▸ WHAT IS BEING ASKED
Return every line from the records below in which the word "mapping" is found.

▸ DATA TO PROCESS
+---+
Background: an optimization exercise with open tools, aiming at small area. Do not read the settings as production practice.
In this exercise RTL edits were held to simulation tests only and were not proved equivalent to the original.
No activity file was given, so power comes from the tool's default toggle rates.

--- design/flow/flow/run.sh ---
#!/bin/bash
# The standard layout (standard.sh) with these changes:
#  - synthesis: the final ABC mapping uses an area-oriented script
#    (flow/abc_area_map.script) in place of ORFS's speed script. Everything
#    else, register mapping and names included, is the standard synthesis.
#  - placement: ports are buffered with buf_2 instead of the default cell.
#  - clock tree: clkbuf_8 leaf clusters of up to 20 sinks, 45 um across,
#    and no dummy loads.
# Each tool's output goes to a log of its own here (synth.log, layout.log);
# ORFS's per-step logs are under orfs/logs.
set -euo pipefail
W=$(pwd)
rm -rf "$W/scripts_abc"
cp -r "$FLOW_HOME/scripts" "$W/scripts_abc"
cp "$W/flow/abc_area_map.script" "$W/scripts_abc/abc_speed.script"
SCRIPTS_DIR="$W/scripts_abc" bash standard.sh synth > "$W/synth.log" 2>&1
export BUFFER_PORTS_ARGS="-buffer_cell sky130_fd_sc_hd__buf_2"
export CTS_ARGS="-sink_clustering_enable -repair_clock_nets -dont_use_dummy_load -buf_list sky130_fd_sc_hd__clkbuf_8 -sink_clustering_size 20 -sink_clustering_max_diameter 45"
bash standard.sh finish > "$W/layout.log" 2>&1
--- design/flow/flow/abc_area_map.script ---
strash
&get -n
&st
&dch -f
&nf -R 1000
&put
buffer -c -N 16
topo
stime -c
upsize -c
dnsize -c
--- design/flow/standard.sh ---
#!/bin/bash
# synth_recipe.tcl (not shown) runs the flow's synth.tcl, then flattens the netlist and writes it again
# the make line also repeats each setting of config.mk as NAME=value (left out here)
make -C /OpenROAD-flow-scripts/flow DESIGN_CONFIG=/design/flow/config.mk WORK_HOME=/design/flow/orfs CLKGATE_MAP_FILE= SYNTH_SCRIPT=/design/flow/synth_recipe.tcl "${@:-finish}"
--- design/flow/config.mk ---
export PLATFORM = sky130hd
export DESIGN_NAME = rv_exec_top
export DESIGN_NICKNAME = rv_exec_top
export VERILOG_FILES = /design/flow/design.v
export SDC_FILE = /design/flow/constraint.sdc
export NUM_CORES = 4
export LEC_CHECK = 0
export CAP_MARGIN = 10
export CORE_MARGIN = 2
export CORE_UTILIZATION = 52
export GPL_TIMING_DRIVEN = 0
export SETUP_SLACK_MARGIN = 0.15
export SLEW_MARGIN = 10
--- design/flow/constraint.sdc ---
create_clock -name core_clock -period 8.0 [get_ports {i_clk}]
set_input_delay 1.6000 -clock core_clock [delete_from_list [all_inputs] [get_ports {i_clk}]]
set_output_delay 1.6000 -clock core_clock [all_outputs]
set_load 0.01 [all_outputs]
+---+
▸ TASK ANSWER
#  - synthesis: the final ABC mapping uses an area-oriented script
#    else, register mapping and names included, is the standard synthesis.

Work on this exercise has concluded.